Paul tried to avoid that scenario by soliciting advice from the design team about LED replacement bulbs. Somewhat embarrassingly, no one had a particular bulb or bulbs to recommend, despite the fact that we install a lot of efficient lighting fixtures. Partly this is because many efficient fixtures come as integrated modules (there's no bulb to screw in). But it is also because we typically leave the choice of bulbs up to the client.
So taking a bit of a gamble, Paul purchased 14 replacement bulbs from Energy Federation Incorporated (one of our favorite sources for efficient light bulbs and other energy saving gadgets), based on qualities that he thought would make a good fit for the clients' needs: a warmish color temperature and fairly high color rendering (click here for an online glossary of lighting terms). No dice; the LEDs cast shadows and created dark spots. So one week after Paul installed the bulbs, the homeowners put the incandescents back in.
Undaunted, Paul reported the homeowners' complaints to EFI's customer service and was redirected to another LED bulb with similar light qualities, except that it had a much wider beam angle. So Cador, Paul and I went back to the house to install these new replacements-only this time we left a few of the original incandescents in for comparison. Roughly one week later the homeowners decided that they liked the new LEDs and swapped out the remaining incandescent bulbs.

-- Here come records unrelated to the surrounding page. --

## src/rtl/mrs_seq_pkg.sv

```systemverilog
package mrs_seq_pkg;

  // Register layout (fixed: the SDRAM decodes these fields)
  localparam int REG_W   = 32;
  localparam int ADDR_W  = 15;
  localparam int NPART   = 4;
  localparam int EN_LSB  = 16;
  localparam logic [REG_W-1:0] LP_KEEP_MASK = 32'h000F_7FFF;
  localparam logic [2:0] BURST_FOUR = 3'b010;

  typedef enum logic [1:0] {
    S_IDLE = 2'd0,
    S_ST1  = 2'd1,
    S_GAP  = 2'd2,
    S_ST2  = 2'd3
  } seq_st_e;

  // Low-power value as stored: unused bits cleared
  function automatic logic [REG_W-1:0] lp_keep(input logic [REG_W-1:0] w);
    return w & LP_KEEP_MASK;
  endfunction

  // Standard register as read: writable bytes plus fixed and mirrored fields
  function automatic logic [REG_W-1:0] std_view(input logic [7:0] q0,
                                               input logic [7:0] q2,
                                               input logic [2:0] cl0,
                                               input logic [2:0] cl2);
    return {1'b0, q2, cl2, 1'b0, BURST_FOUR, 1'b0, q0, cl0, 1'b0, BURST_FOUR};
  endfunction

endpackage

```

## src/rtl/mrs_lp_reg.sv

```systemverilog
module mrs_lp_reg
  import mrs_seq_pkg::*;
(
  input  logic             clk,
  input  logic             rst_n,
  input  logic             wr,
  input  logic [REG_W-1:0] wdata,
  input  logic             busy,
  input  logic             take,
  output logic [REG_W-1:0] lp_q,
  output logic             pend
);

  logic [REG_W-1:0] held_q;
  logic             pend_q;

  always_ff @(posedge clk) begin
    if (!rst_n) begin
      lp_q   <= '0;
      held_q <= '0;
      pend_q <= 1'b0;
    end else begin
      if (take) begin
        lp_q   <= held_q;
        pend_q <= 1'b0;
      end
      if (wr && !busy) begin
        lp_q <= lp_keep(wdata);
      end else if (wr) begin
        held_q <= lp_keep(wdata);
        pend_q <= 1'b1;
      end
    end
  end

  assign pend = pend_q;


  pend_busy_chk: assert property (@(posedge clk) disable iff (!rst_n)
    pend_q |-> busy);

endmodule

```

## src/rtl/mrs_std_reg.sv

```systemverilog
module mrs_std_reg
  import mrs_seq_pkg::*;
(
  input  logic             clk,
  input  logic             rst_n,
  input  logic             wr,
  input  logic [7:0]       wq0,
  input  logic [7:0]       wq2,
  input  logic [2:0]       cl0,
  input  logic [2:0]       cl2,
  output logic [REG_W-1:0] rdata
);

  logic [7:0] q0_q, q2_q;

  always_ff @(posedge clk) begin
    if (!rst_n) begin
      q0_q <= '0;
      q2_q <= '0;
    end else if (wr) begin
      q0_q <= wq0;
      q2_q <= wq2;
    end
  end

  assign rdata = std_view(q0_q, q2_q, cl0, cl2);

endmodule

```

## src/rtl/mrs_stage_fsm.sv

```systemverilog
module mrs_stage_fsm
  import mrs_seq_pkg::*;
#(
  parameter int GAP_W   = 4,
  parameter int MIN_MRD = 2
) (
  input  logic             clk,
  input  logic             rst_n,
  input  logic             lp_wr,
  input  logic             pend,
  input  logic [GAP_W-1:0] mrd_gap,
  output logic             busy,
  output logic             st1_cmd,
  output logic             st2_cmd,
  output logic             take_pend
);

  localparam logic [GAP_W-1:0] MIN_G = GAP_W'(MIN_MRD);

  function automatic logic [GAP_W-1:0] gap_len(input logic [GAP_W-1:0] g);
    return (g < MIN_G) ? MIN_G : g;
  endfunction

  seq_st_e          st_q, st_d;
  logic [GAP_W-1:0] cnt_q, cnt_d;
  logic             second_q, second_d;
  logic             gap_done;

  assign gap_done = (cnt_q == '0);

  always_comb begin
    st_d      = st_q;
    cnt_d     = cnt_q;
    second_d  = second_q;
    take_pend = 1'b0;
    case (st_q)
      S_IDLE: if (lp_wr) st_d = S_ST1;
      S_ST1: begin
        st_d     = S_GAP;
        cnt_d    = gap_len(mrd_gap) - 1'b1;
        second_d = 1'b1;
      end
      S_GAP: begin
        if (gap_done) begin
          if (second_q) begin
            st_d = S_ST2;
          end else begin
            st_d      = S_ST1;
            take_pend = 1'b1;
          end
        end else begin
          cnt_d = cnt_q - 1'b1;
        end
      end
      S_ST2: begin
        if (pend || lp_wr) begin
          st_d     = S_GAP;
          cnt_d    = gap_len(mrd_gap) - 1'b1;
          second_d = 1'b0;
        end else begin
          st_d = S_IDLE;
        end
      end
      default: st_d = S_IDLE;
    endcase
  end

  always_ff @(posedge clk) begin
    if (!rst_n) begin
      st_q     <= S_IDLE;
      cnt_q    <= '0;
      second_q <= 1'b0;
    end else begin
      st_q     <= st_d;
      cnt_q    <= cnt_d;
      second_q <= second_d;
    end
  end

  assign busy    = (st_q != S_IDLE);
  assign st1_cmd = (st_q == S_ST1);
  assign st2_cmd = (st_q == S_ST2);


  st1_gap_chk: assert property (@(posedge clk) disable iff (!rst_n)
    (st_q == S_ST1) |=> (st_q == S_GAP));


  gap_bound_chk: assert property (@(posedge clk) disable iff (!rst_n)
    (st_q == S_GAP) |-> (cnt_q < MIN_G || cnt_q <= gap_len(mrd_gap)));

endmodule

```

## src/rtl/mrs_cmd_drive.sv

```systemverilog
module mrs_cmd_drive
  import mrs_seq_pkg::*;
(
  input  logic              st1_cmd,
  input  logic              st2_cmd,
  input  logic [ADDR_W-1:0] val,
  input  logic [NPART-1:0]  part_en,
  input  logic [NPART-1:0]  bank_en,
  output logic [ADDR_W-1:0] ma,
  output logic [NPART-1:0]  cs_n,
  output logic              ras_n,
  output logic              cas_n,
  output logic              we_n
);

  logic cmd;
  assign cmd = st1_cmd | st2_cmd;

  for (genvar p = 0; p < NPART; p++) begin : g_cs
    logic stage_hit;
    if (p < NPART/2) begin : g_pair0
      assign stage_hit = st1_cmd;
    end else begin : g_pair1
      assign stage_hit = st2_cmd;
    end
    assign cs_n[p] = ~(stage_hit & bank_en[p] & part_en[p]);
  end

  assign ma    = cmd ? val : '0;
  assign ras_n = ~cmd;
  assign cas_n = ~cmd;
  assign we_n  = ~cmd;

endmodule

```

## src/rtl/sdram_mrs_sequencer.sv

```systemverilog
module sdram_mrs_sequencer
  import mrs_seq_pkg::*;
#(
  parameter int GAP_W   = 4,
  parameter int MIN_MRD = 2
) (
  input  logic              clk,
  input  logic              rst_n,
  input  logic              reg_wr,
  input  logic              reg_sel,
  input  logic [REG_W-1:0]  reg_wdata,
  output logic [REG_W-1:0]  reg_rdata,
  input  logic [NPART-1:0]  bank_en,
  input  logic [2:0]        cl_cat0,
  input  logic [2:0]        cl_cat2,
  input  logic [GAP_W-1:0]  mrd_gap,
  output logic              busy,
  output logic [ADDR_W-1:0] ma,
  output logic [NPART-1:0]  cs_n,
  output logic              ras_n,
  output logic              cas_n,
  output logic              we_n
);

  logic             lp_wr, std_wr;
  logic [REG_W-1:0] lp_q, std_q;
  logic             pend, take_pend, st1_cmd, st2_cmd;

  assign lp_wr  = reg_wr & ~reg_sel;
  assign std_wr = reg_wr &  reg_sel;

  mrs_stage_fsm #(.GAP_W(GAP_W), .MIN_MRD(MIN_MRD)) u_fsm (
    .clk(clk), .rst_n(rst_n), .lp_wr(lp_wr), .pend(pend), .mrd_gap(mrd_gap),
    .busy(busy), .st1_cmd(st1_cmd), .st2_cmd(st2_cmd), .take_pend(take_pend)
  );

  mrs_lp_reg u_lp (
    .clk(clk), .rst_n(rst_n), .wr(lp_wr), .wdata(reg_wdata), .busy(busy),
    .take(take_pend), .lp_q(lp_q), .pend(pend)
  );

  mrs_std_reg u_std (
    .clk(clk), .rst_n(rst_n), .wr(std_wr),
    .wq0(reg_wdata[14:7]), .wq2(reg_wdata[30:23]),
    .cl0(cl_cat0), .cl2(cl_cat2), .rdata(std_q)
  );

  mrs_cmd_drive u_drv (
    .st1_cmd(st1_cmd), .st2_cmd(st2_cmd), .val(lp_q[ADDR_W-1:0]),
    .part_en(lp_q[EN_LSB +: NPART]), .bank_en(bank_en),
    .ma(ma), .cs_n(cs_n), .ras_n(ras_n), .cas_n(cas_n), .we_n(we_n)
  );

  assign reg_rdata = reg_sel ? std_q : lp_q;


  busy_start_chk: assert property (@(posedge clk) disable iff (!rst_n)
    $rose(busy) |-> (!ras_n && !cas_n && !we_n));


  cmd_pulse_chk: assert property (@(posedge clk) disable iff (!rst_n)
    !ras_n |=> ras_n);


  cs_qual_chk: assert property (@(posedge clk) disable iff (!rst_n)
    (cs_n != {NPART{1'b1}}) |-> (!ras_n && busy));


  pair_split_chk: assert property (@(posedge clk) disable iff (!rst_n)
    (cs_n[1:0] != 2'b11) |-> (cs_n[3:2] == 2'b11));

endmodule

```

The new bulbs use 75% less electricity than the old incandecscent bulbs did (see graph). This goes a long way, although not all the way, towards eliminating the 15% increase in this home's electrical usage since the basement project was finished. Fortunately, the eMonitor is still in place so we can identify and go after other high use circuits. Not all of these will be as easy or as inexpensive to fix, but thanks to Wegowise (and eMonitor) we're all motivated to keep finding additional savings. Equally important, we've been inspired to create an in-house light bulb guidance document based on our own experiences with bulbs as well as feedback from our clients. We want to be able to provide efficient and effective advice about bulb replacement. Because really it should only take one Byggmeister employee one try to change a light bulb.